# Softmax

The softmax function is commonly used as the final layer in a neural network and in 'softmax' or multinomial logistic regression.

Recall from your experience with logistic regression that the output predicts a binary class membership [0,1] and can be interpretecd as the probability of class 1 membership.

Multinomal logistic regression is a generalization of logistic regression that allows the classifier to predict probability of membeship in k classes.

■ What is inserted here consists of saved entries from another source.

==> src/hdl/cae_pkg.sv <==
// ----------------------------------------------------------------------------
// cae_pkg
// Shared widths, constants, command codes and the controller/datapath
// interface types for the AGM complete elliptic integral engine.
// ----------------------------------------------------------------------------
package cae_pkg;

    // Fixed-point layout, fraction bits of a, b and c.
    localparam int FRAC_BITS = 32;
    localparam int VAL_W     = FRAC_BITS + 1;      // a, b, c, d up to 1.0
    localparam int SUM_W     = VAL_W + 1;          // a + b
    localparam int MUL_W     = SUM_W;              // multiplier operand width
    localparam int PROD_W    = 2 * MUL_W;          // multiplier product width
    localparam int RAD_W     = 2 * FRAC_BITS + 2;  // square root radicand width
    localparam int ROOT_W    = RAD_W / 2;          // square root result width
    localparam int DIVN_W    = 67;                 // dividend width
    localparam int DIVD_W    = SUM_W;              // divisor width
    localparam int ACC_W     = VAL_W + 64;         // c * pi accumulator width

    // Field widths.
    localparam int K_IN_W = 32;
    localparam int KIND1_W = 36;
    localparam int KIND2_W = 34;
    localparam int ITER_W  = 5;
    localparam int THR_W   = 16;
    localparam int STEP_W  = 6;

    localparam logic [63:0]      PI_Q62     = 64'hC90FDAA22168C234;
    localparam logic [THR_W-1:0] THR_RESET  = 16'd1160;

    // Datapath commands.
    localparam int CMD_W = 5;
    localparam logic [CMD_W-1:0] CMD_NOP      = 5'd0;
    localparam logic [CMD_W-1:0] CMD_MUL_KK   = 5'd1;
    localparam logic [CMD_W-1:0] CMD_SQRT_OM  = 5'd2;
    localparam logic [CMD_W-1:0] CMD_LOAD_A0  = 5'd3;
    localparam logic [CMD_W-1:0] CMD_MUL_SS   = 5'd4;
    localparam logic [CMD_W-1:0] CMD_LOAD_C0  = 5'd5;
    localparam logic [CMD_W-1:0] CMD_MUL_AB   = 5'd6;
    localparam logic [CMD_W-1:0] CMD_SQRT_AB  = 5'd7;
    localparam logic [CMD_W-1:0] CMD_STEP_AB  = 5'd8;
    localparam logic [CMD_W-1:0] CMD_DIFF     = 5'd9;
    localparam logic [CMD_W-1:0] CMD_MUL_DD   = 5'd10;
    localparam logic [CMD_W-1:0] CMD_UPD_C    = 5'd11;
    localparam logic [CMD_W-1:0] CMD_MUL_TA   = 5'd12;
    localparam logic [CMD_W-1:0] CMD_DIV_K    = 5'd13;
    localparam logic [CMD_W-1:0] CMD_SAVE_K   = 5'd14;
    localparam logic [CMD_W-1:0] CMD_MUL_CPL  = 5'd15;
    localparam logic [CMD_W-1:0] CMD_MUL_CPH  = 5'd16;
    localparam logic [CMD_W-1:0] CMD_SUM_EN   = 5'd17;
    localparam logic [CMD_W-1:0] CMD_DIV_E    = 5'd18;
    localparam logic [CMD_W-1:0] CMD_SAVE_OUT = 5'd19;

    // Command from controller to datapath.
    typedef struct packed {
        logic [CMD_W-1:0]  op;
        logic [STEP_W-1:0] step;   // mean step index, or the final step count
    } t_cmd;

    // Status from datapath to controller.
    typedef struct packed {
        logic sqrt_done;
        logic div_done;
        logic converged;
    } t_stat;

endpackage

Imagine a set of logistic regressions, predicting membership of each class in {0...k}


$$ f(x) = \begin{Bmatrix}
            Pr(Y = 0) = sigmoid(\theta_{0} * X) \\
            Pr(Y = 1) = sigmoid(\theta_{1} * X) \\
            Pr(Y = 2) = sigmoid(\theta_{2} * X) \\
            Pr(Y = k) = sigmoid(\theta_{k} * X)
           \end{Bmatrix}$$
           
An obvious problem in this method is that the output of each logistic regression is independent. This keeps us from using these outputs as an overall probability of class membership in class K.  Softmax squeezes the outputs of all these logistic regressions such that they sum to 1 and the outputs can be used as an overall class membership probability.

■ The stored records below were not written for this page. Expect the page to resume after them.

==> src/rtl/riff_wave_header_parser.sv <==
// Top level of the RIFF WAVE header parser: config registers and result register.
// result_valid is registered: it rises the cycle after the completing byte is accepted.
// Throughput: one byte per cycle, held off by byte_stall while a result waits under
// result_stall; both registers update on the accepted byte, so bytes flow as it drains.
// Reset: clears the parse state and the result valid flag; wanted_format resets to 3 and
// wanted_sample_bits to 32.
module riff_wave_header_parser import rwh_pkg::*; (
  input  logic        clk,
  input  logic        rst,
  input  logic        byte_valid,
  output logic        byte_stall,
  input  logic [7:0]  byte_value,
  input  logic        first_byte,
  input  logic        last_byte,
  output logic        result_valid,
  input  logic        result_stall,
  output logic [2:0]  status,
  output logic [15:0] audio_format,
  output logic [15:0] channel_count,
  output logic [31:0] sample_rate,
  output logic [31:0] byte_rate,
  output logic [15:0] block_align,
  output logic [15:0] sample_bits,
  output logic [31:0] data_size,
  output logic [31:0] data_offset,
  input  logic        cfg_valid,
  output logic        cfg_ready,
  input  logic [1:0]  cfg_index,
  input  logic [15:0] cfg_data
);

  logic [15:0] wanted_format;
  logic [15:0] wanted_sample_bits;
  logic        accept;
  logic        emit;
  result_t     core_result;
  result_t     result;

  assign cfg_ready  = 1'b1;
  // hold off bytes only while a result waits and the sink is stalled
  assign byte_stall = result_valid & result_stall;
  assign accept     = byte_valid & ~byte_stall;

  always_ff @(posedge clk) begin
    if (rst) begin
      wanted_format      <= 16'd3;
      wanted_sample_bits <= 16'd32;
    end else if (cfg_valid && cfg_ready) begin
      unique case (cfg_index)
        REG_WANTED_FORMAT:      wanted_format      <= cfg_data;
        REG_WANTED_SAMPLE_BITS: wanted_sample_bits <= cfg_data;
        default: ;
      endcase
    end
  end

  rwh_core u_core (
    .clk                (clk),
    .rst                (rst),
    .accept             (accept),
    .byte_value         (byte_value),
    .first_byte         (first_byte),
    .last_byte          (last_byte),
    .wanted_format      (wanted_format),
    .wanted_sample_bits (wanted_sample_bits),
    .emit               (emit),
    .result             (core_result)
  );

  always_ff @(posedge clk) begin
    if (rst) begin
      result_valid <= 1'b0;
    end else if (accept && emit) begin
      result_valid <= 1'b1;
    end else if (!result_stall) begin
      result_valid <= 1'b0;
    end
  end

  always_ff @(posedge clk) begin
    if (accept && emit) begin
      result <= core_result;
    end
  end

  assign status        = result.status;
  assign audio_format  = result.audio_format;
  assign channel_count = result.channel_count;
  assign sample_rate   = result.sample_rate;
  assign byte_rate     = result.byte_rate;
  assign block_align   = result.block_align;
  assign sample_bits   = result.sample_bits;
  assign data_size     = result.data_size;
  assign data_offset   = result.data_offset;

  assert property (@(posedge clk) $past(rst) |-> !result_valid)
    else $error("result valid right after reset");

  assert property (@(posedge clk) disable iff (rst)
    result_valid |-> (status == ST_OK || status == ST_NOT_WAVE || status == ST_BAD_FMT ||
                      status == ST_NO_DATA || status == ST_UNSUPPORTED))
    else $error("undefined status code");

  assert property (@(posedge clk) disable iff (rst)
    result_valid && (status == ST_NOT_WAVE || status == ST_BAD_FMT || status == ST_NO_DATA)
      |-> (data_size == 32'd0 && data_offset == 32'd0 && audio_format == 16'd0))
    else $error("error result carries field values");

  assert property (@(posedge clk) disable iff (rst)
    result_valid && status == ST_OK
      |-> (audio_format == wanted_format && sample_bits == wanted_sample_bits))
    else $error("ok result with mismatched format");

endmodule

$$ Pr(Y=k) =softmax \begin{Bmatrix}
            Pr(Y = 0) = sigmoid(\theta_{0} * X) \\
            Pr(Y = 1) = sigmoid(\theta_{1} * X) \\
            Pr(Y = 2) = sigmoid(\theta_{2} * X) \\
            Pr(Y = k) = sigmoid(\theta_{k} * X)
           \end{Bmatrix}$$
           
           
Mathematically, softmax looks like this:

$$ \theta{(z)}_j = \frac{e^{z_{j}}}{\sum^{K}_{k=1}{e^{z_k}}} $$ for j = 1...K



Lets pretend we have the outputs from 5 logistic regressions that look like this:
           


In [7]:
import numpy as np
import math
z = np.array([0.9, 0.8, 0.2, 0.1, 0.5])

In [5]:
sum(z)

2.5

These numbers obviously don't add up to 1.   I would interpret this as logit 0 and logit 1 strongly believe an observation is a member of these classes.   Logit 3 and 4 strongly believe against class membership.  Logit 5 is undecided.

Lets apply softmax to these outputs

In [8]:

def softmax(z):
    z_exp = [math.exp(x) for x in z]
    sum_z_exp = sum(z_exp)
    softmax = [round(i / sum_z_exp, 3) for i in z_exp]
    return softmax

In [9]:
softmax(z)

[0.284, 0.257, 0.141, 0.128, 0.19]

In [10]:
sum(softmax(z))

1.0

Some neural networks, such as those used in vision tasks, can predict membership across thousands of classes. Softmax as a last layer allows us to know the probability some observation belongs to a particular class by squeezing the outputs into a single probability distribution.